↓
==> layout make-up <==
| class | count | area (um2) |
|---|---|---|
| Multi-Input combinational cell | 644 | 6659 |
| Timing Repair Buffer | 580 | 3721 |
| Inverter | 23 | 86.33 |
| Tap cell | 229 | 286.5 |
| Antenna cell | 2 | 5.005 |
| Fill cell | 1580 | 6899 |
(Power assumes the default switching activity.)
↑
- [REQUIRED WORK]
Retype the records above so that nothing differs from the original.

- [WRITTEN ANSWER]
==> layout make-up <==
| class | count | area (um2) |
|---|---|---|
| Multi-Input combinational cell | 644 | 6659 |
| Timing Repair Buffer | 580 | 3721 |
| Inverter | 23 | 86.33 |
| Tap cell | 229 | 286.5 |
| Antenna cell | 2 | 5.005 |
| Fill cell | 1580 | 6899 |
(Power assumes the default switching activity.)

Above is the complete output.